-------- RECORDS SUPPLIED

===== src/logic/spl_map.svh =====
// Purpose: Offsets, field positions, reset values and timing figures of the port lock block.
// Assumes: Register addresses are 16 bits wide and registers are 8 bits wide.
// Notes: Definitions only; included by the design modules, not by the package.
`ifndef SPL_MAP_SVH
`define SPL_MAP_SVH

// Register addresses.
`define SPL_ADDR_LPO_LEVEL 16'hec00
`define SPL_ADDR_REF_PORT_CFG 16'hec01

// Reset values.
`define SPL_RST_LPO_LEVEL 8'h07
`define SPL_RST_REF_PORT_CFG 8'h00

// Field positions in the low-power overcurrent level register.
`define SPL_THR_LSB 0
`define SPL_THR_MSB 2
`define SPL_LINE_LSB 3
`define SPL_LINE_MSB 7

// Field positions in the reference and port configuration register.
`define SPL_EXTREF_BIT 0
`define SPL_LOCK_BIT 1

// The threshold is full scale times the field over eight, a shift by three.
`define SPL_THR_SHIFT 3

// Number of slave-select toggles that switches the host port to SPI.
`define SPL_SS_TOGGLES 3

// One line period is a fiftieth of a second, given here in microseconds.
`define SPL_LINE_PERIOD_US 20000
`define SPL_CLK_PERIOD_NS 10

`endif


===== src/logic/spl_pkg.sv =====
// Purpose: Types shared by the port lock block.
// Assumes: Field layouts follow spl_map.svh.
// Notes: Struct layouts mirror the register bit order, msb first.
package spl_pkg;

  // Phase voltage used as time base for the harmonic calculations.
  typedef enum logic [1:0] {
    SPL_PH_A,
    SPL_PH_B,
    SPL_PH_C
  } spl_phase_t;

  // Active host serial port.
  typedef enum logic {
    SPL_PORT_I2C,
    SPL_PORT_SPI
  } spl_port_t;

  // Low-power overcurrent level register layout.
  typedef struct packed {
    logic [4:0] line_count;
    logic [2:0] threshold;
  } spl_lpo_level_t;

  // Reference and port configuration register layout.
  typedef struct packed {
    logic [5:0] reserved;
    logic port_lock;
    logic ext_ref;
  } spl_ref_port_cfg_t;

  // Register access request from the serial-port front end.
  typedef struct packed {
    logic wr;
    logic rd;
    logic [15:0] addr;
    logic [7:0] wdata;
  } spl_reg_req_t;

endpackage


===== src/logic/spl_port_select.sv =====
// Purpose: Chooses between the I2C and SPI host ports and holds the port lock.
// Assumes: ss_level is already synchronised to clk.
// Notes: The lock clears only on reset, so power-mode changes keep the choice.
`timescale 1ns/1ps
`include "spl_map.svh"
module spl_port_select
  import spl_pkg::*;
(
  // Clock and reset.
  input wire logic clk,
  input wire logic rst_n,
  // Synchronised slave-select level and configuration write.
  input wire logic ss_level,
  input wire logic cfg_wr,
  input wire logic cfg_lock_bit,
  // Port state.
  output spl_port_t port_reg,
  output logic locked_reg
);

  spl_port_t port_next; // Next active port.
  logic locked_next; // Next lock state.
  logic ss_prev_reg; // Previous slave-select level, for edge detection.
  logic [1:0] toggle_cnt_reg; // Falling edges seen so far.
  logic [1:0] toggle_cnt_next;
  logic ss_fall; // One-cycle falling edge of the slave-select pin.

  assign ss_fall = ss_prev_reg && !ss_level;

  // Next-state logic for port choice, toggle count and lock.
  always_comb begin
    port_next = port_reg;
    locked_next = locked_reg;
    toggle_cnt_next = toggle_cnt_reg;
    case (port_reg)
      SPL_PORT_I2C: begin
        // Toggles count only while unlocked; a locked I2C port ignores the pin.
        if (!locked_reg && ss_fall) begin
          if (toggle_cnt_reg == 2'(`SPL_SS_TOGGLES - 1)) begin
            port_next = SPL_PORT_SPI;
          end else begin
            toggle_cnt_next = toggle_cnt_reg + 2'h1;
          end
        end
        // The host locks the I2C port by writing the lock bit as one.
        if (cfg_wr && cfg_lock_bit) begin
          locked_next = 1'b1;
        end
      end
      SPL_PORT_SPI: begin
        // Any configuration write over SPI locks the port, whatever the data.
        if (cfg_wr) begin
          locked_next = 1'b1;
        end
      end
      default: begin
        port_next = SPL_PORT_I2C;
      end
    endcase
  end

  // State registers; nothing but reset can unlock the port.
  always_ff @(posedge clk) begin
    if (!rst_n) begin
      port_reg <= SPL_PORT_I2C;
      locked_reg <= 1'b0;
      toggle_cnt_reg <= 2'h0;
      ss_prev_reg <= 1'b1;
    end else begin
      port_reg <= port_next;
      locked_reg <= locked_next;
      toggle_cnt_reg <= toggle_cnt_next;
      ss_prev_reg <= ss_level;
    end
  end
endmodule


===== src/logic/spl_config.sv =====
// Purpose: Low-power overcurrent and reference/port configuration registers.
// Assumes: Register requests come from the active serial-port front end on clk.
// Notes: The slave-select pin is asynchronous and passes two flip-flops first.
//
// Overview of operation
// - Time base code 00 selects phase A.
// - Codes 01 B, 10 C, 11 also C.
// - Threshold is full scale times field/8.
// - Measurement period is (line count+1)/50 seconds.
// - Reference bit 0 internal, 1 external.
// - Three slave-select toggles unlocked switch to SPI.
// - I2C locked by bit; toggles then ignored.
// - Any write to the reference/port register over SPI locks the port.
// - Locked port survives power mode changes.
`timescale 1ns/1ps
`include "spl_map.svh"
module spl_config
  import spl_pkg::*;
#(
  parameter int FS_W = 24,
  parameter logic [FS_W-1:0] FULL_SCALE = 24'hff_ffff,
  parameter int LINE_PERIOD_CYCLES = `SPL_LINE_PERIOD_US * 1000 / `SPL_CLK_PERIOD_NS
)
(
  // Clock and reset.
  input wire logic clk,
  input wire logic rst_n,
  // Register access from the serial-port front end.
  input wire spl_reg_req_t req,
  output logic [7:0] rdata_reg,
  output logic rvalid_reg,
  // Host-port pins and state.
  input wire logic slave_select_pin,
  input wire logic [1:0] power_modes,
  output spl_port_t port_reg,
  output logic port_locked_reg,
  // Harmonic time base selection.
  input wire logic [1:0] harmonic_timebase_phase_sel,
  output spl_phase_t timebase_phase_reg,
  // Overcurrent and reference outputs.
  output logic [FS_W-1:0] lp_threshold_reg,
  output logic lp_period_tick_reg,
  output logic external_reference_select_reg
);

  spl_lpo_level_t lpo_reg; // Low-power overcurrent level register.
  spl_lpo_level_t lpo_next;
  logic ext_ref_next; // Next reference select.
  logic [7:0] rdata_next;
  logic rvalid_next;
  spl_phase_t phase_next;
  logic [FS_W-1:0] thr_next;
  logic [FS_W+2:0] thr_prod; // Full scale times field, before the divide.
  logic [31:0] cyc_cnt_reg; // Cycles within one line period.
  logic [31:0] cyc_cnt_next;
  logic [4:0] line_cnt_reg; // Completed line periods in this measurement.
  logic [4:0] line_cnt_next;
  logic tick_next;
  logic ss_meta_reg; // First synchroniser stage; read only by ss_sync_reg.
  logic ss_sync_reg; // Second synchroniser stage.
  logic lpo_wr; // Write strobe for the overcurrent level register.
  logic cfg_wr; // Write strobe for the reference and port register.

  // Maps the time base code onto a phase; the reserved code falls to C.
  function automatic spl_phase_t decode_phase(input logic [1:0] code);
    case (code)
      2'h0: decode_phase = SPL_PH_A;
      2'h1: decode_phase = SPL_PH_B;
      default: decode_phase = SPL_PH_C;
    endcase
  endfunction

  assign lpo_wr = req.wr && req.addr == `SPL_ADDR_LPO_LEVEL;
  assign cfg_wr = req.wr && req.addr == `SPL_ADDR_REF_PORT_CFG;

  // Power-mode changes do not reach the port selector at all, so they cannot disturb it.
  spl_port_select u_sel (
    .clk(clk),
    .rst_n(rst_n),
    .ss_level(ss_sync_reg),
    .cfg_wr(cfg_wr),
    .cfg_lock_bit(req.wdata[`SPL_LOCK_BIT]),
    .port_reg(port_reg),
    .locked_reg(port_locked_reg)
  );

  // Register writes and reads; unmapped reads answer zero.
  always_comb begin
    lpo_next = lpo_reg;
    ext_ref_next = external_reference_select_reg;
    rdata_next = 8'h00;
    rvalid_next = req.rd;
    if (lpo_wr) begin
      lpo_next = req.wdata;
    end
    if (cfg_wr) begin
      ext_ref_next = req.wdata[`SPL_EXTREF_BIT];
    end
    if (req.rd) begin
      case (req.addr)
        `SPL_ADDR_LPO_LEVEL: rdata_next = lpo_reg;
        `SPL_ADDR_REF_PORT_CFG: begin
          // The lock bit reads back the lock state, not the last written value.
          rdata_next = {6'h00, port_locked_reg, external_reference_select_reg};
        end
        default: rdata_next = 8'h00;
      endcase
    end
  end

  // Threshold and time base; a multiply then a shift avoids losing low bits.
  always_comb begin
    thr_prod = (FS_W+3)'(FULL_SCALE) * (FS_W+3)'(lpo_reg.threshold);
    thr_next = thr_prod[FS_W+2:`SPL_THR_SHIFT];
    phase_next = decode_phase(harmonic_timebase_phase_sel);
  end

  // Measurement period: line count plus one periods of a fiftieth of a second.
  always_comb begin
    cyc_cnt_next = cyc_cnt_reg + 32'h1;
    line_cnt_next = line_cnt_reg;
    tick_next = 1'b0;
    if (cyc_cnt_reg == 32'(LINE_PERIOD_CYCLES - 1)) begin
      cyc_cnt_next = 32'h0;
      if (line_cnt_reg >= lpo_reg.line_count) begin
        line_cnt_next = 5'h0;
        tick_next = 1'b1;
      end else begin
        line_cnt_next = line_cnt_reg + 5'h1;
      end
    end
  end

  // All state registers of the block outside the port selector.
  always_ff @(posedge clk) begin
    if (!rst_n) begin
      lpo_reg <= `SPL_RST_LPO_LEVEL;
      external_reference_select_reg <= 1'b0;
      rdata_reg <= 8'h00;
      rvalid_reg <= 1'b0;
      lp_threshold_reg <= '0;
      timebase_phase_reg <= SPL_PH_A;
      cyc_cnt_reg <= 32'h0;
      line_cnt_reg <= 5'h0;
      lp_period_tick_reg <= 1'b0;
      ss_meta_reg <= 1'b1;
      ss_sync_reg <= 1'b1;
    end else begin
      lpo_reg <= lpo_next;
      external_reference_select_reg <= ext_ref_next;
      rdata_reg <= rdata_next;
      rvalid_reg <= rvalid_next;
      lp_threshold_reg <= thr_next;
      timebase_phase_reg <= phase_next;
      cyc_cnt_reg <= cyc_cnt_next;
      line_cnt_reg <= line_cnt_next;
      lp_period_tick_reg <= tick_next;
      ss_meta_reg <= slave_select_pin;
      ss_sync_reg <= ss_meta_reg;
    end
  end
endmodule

----------------
-------- RECORDS SUPPLIED

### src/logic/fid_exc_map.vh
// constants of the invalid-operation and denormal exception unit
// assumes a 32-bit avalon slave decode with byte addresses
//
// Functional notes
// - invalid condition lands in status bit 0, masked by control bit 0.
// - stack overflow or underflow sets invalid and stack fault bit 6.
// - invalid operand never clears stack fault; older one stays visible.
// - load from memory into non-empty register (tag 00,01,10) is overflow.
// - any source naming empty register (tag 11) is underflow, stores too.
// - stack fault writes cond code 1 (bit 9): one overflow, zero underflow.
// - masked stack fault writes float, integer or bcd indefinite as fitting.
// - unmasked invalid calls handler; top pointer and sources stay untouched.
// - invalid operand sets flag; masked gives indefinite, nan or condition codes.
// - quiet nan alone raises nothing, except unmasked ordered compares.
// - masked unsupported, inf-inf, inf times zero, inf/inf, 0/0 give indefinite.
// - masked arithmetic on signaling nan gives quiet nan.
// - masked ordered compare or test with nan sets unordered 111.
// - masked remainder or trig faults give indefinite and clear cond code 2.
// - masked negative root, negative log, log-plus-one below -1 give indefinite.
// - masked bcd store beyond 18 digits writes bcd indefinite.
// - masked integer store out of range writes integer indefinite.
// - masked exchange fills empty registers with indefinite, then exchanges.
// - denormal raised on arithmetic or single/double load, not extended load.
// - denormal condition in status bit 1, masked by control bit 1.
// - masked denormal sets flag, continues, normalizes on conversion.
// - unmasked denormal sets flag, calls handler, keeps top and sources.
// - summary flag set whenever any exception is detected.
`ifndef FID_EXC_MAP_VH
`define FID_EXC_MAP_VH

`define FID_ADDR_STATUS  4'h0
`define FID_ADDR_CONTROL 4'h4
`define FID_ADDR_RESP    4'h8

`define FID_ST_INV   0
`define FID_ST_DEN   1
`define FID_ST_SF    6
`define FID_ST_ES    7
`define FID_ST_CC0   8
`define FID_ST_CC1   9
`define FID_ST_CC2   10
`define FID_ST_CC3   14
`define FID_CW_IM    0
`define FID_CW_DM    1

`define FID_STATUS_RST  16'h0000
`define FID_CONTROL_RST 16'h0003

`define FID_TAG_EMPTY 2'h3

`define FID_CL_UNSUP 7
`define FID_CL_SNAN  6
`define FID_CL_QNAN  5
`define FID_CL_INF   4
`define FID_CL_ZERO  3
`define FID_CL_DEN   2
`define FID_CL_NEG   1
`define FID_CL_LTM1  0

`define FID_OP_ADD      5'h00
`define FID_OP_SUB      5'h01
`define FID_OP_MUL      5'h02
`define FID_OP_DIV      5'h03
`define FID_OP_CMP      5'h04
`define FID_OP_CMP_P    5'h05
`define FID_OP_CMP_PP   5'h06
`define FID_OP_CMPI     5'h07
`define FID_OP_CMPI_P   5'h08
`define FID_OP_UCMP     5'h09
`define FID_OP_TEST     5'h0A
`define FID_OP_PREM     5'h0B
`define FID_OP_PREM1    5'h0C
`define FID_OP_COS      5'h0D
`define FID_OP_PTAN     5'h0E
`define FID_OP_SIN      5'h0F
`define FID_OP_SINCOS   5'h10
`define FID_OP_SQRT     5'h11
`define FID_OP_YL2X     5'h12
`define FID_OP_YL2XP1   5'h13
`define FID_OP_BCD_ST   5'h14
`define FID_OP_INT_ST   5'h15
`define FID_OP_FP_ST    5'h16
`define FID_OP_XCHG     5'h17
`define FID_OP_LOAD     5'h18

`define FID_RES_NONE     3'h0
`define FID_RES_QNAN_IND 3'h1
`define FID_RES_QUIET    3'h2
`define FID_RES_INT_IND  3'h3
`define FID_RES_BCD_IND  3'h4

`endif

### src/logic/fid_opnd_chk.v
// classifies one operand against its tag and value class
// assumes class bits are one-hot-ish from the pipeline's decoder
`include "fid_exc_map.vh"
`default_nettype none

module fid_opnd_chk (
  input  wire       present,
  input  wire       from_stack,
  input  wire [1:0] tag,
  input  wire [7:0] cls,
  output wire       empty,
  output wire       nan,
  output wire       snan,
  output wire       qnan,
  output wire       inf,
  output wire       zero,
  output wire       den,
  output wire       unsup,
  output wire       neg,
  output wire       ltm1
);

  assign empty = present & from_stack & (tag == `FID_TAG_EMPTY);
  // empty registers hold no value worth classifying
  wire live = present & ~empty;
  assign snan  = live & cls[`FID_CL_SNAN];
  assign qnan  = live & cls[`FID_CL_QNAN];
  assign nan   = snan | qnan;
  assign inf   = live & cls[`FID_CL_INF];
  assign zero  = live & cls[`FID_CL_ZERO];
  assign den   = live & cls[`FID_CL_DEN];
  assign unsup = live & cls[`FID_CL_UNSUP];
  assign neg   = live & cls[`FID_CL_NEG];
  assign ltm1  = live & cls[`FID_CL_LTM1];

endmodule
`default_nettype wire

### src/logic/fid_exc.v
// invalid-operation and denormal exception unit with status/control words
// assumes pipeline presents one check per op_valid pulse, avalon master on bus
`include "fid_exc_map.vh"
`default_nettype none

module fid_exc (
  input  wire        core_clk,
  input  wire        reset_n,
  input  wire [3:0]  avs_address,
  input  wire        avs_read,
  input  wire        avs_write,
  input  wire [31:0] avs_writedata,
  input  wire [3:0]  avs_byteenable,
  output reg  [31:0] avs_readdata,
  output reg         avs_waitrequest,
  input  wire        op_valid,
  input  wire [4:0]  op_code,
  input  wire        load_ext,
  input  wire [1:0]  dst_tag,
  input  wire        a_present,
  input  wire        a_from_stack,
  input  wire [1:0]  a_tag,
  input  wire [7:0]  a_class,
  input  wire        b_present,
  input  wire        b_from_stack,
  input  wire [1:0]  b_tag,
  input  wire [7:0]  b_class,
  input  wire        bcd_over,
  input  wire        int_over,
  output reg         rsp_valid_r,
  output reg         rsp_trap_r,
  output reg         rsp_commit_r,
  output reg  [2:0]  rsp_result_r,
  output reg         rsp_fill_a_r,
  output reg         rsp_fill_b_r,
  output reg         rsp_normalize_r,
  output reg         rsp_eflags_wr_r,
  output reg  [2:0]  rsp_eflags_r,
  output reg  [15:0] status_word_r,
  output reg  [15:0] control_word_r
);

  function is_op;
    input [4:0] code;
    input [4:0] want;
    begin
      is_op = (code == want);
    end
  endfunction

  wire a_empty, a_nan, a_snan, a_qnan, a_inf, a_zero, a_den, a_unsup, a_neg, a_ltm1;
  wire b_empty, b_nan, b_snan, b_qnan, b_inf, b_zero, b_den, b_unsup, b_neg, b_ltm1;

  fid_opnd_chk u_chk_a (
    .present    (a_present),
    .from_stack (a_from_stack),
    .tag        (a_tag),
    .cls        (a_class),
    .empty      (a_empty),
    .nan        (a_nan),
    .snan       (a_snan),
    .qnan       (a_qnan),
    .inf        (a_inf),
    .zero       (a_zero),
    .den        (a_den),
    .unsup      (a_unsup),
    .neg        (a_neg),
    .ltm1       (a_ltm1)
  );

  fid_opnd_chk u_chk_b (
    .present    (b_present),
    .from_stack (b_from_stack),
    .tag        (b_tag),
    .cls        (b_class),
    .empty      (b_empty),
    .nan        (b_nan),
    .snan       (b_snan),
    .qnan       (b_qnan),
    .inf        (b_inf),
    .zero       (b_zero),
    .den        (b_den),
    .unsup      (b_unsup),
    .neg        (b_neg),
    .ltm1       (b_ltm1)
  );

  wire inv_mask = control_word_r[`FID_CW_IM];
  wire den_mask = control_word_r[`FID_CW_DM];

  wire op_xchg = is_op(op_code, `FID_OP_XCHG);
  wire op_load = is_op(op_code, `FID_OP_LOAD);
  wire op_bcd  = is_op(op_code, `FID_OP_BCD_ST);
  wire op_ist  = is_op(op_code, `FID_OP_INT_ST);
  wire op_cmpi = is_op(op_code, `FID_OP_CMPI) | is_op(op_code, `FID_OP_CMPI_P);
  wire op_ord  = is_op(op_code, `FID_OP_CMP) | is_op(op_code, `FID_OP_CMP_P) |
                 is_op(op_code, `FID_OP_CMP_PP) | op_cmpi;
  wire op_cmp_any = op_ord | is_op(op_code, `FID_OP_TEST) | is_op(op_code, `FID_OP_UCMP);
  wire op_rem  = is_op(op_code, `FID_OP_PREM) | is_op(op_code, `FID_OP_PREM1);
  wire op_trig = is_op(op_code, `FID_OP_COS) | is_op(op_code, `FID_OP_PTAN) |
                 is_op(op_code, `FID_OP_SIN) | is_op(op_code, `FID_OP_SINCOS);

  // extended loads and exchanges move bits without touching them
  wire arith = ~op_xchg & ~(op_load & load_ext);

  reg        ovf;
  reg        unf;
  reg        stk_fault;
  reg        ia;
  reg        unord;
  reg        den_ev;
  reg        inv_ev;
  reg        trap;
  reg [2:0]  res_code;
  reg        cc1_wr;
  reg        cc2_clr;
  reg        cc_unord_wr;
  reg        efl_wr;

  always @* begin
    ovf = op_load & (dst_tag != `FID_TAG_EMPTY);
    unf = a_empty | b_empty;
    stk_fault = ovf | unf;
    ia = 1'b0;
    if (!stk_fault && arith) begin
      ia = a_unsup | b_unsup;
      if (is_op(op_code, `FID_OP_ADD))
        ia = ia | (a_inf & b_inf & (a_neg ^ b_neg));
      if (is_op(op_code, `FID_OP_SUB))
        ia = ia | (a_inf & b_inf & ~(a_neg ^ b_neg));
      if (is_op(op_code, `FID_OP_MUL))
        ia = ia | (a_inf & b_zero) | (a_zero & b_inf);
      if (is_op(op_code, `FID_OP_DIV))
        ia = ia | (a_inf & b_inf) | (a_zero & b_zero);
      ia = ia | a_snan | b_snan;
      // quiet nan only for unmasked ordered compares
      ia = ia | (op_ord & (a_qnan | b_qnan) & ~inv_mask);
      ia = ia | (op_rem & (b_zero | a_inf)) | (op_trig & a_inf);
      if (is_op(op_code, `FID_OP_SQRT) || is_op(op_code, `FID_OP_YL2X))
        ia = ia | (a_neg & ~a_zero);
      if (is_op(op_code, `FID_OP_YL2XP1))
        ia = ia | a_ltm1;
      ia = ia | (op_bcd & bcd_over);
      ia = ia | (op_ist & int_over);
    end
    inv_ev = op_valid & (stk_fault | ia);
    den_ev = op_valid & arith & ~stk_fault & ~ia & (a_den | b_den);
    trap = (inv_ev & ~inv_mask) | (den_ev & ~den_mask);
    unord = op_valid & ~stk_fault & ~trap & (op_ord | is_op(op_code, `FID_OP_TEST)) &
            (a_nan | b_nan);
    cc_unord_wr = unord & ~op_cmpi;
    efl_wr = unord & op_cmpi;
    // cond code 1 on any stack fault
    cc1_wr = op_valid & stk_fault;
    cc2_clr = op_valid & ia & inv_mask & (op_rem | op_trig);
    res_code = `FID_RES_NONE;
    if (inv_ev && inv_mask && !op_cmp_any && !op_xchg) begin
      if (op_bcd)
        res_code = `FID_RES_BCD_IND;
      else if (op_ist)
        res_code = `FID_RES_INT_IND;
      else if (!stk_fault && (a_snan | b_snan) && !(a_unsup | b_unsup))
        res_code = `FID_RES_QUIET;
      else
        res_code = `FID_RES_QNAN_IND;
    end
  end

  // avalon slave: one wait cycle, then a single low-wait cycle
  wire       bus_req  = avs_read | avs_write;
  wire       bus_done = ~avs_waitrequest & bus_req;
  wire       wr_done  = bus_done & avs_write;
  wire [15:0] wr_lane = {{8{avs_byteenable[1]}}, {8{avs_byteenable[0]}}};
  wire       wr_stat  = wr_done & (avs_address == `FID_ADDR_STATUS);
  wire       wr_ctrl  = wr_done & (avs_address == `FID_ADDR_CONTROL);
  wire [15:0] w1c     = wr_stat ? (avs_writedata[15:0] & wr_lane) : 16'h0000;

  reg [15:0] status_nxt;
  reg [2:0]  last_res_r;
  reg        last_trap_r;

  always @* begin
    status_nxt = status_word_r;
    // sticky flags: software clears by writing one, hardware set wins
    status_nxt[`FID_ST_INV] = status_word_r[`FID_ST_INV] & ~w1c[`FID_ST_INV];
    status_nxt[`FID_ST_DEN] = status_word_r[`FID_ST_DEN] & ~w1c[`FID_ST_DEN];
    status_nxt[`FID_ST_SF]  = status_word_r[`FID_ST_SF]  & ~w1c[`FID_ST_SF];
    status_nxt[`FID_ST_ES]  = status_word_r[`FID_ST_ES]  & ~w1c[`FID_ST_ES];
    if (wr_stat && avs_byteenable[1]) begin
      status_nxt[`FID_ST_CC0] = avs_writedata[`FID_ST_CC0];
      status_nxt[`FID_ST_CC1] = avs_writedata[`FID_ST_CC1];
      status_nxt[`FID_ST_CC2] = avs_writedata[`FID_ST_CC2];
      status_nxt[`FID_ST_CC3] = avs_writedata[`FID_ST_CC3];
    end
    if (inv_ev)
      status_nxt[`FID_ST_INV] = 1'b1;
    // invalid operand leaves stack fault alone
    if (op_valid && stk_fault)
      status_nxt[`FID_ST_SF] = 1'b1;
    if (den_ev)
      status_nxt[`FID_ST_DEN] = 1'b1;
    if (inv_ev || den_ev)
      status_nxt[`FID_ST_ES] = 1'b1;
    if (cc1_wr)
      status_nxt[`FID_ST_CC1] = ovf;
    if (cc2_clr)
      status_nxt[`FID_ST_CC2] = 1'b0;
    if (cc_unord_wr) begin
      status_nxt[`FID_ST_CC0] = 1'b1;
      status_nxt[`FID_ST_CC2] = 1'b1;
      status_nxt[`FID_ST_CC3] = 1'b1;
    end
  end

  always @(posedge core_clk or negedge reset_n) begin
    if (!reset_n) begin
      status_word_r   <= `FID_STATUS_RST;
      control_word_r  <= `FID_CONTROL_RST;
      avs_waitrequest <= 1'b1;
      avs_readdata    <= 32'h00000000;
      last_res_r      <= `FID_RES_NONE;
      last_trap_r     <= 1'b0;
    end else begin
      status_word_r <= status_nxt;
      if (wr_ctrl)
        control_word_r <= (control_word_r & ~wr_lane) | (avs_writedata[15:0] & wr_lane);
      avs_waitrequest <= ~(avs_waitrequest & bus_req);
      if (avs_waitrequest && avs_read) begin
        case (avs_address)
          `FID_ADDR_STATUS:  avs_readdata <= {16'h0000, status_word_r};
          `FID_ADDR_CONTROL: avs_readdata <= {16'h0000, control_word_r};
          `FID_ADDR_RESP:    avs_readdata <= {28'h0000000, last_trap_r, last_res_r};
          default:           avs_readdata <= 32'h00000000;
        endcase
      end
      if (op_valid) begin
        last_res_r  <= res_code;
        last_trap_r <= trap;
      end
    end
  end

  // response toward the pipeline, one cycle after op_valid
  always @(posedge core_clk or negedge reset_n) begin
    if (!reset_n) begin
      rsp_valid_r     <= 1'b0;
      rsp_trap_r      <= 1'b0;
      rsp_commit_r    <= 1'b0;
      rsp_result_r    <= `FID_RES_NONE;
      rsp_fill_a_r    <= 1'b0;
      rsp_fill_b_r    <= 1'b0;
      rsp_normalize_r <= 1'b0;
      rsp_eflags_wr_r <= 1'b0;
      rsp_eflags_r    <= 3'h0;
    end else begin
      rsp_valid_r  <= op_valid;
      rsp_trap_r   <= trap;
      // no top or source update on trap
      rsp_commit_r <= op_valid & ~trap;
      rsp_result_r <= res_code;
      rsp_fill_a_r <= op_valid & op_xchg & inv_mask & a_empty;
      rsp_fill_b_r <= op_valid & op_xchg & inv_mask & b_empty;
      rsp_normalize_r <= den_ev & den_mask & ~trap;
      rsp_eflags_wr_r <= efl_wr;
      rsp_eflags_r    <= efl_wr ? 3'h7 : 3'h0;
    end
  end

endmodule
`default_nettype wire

----------------

WORK INSTRUCTIONS.
The required answer is a single number: the count of lines in the entries that hold the string "reserved".

EXERCISE OUTPUT.
2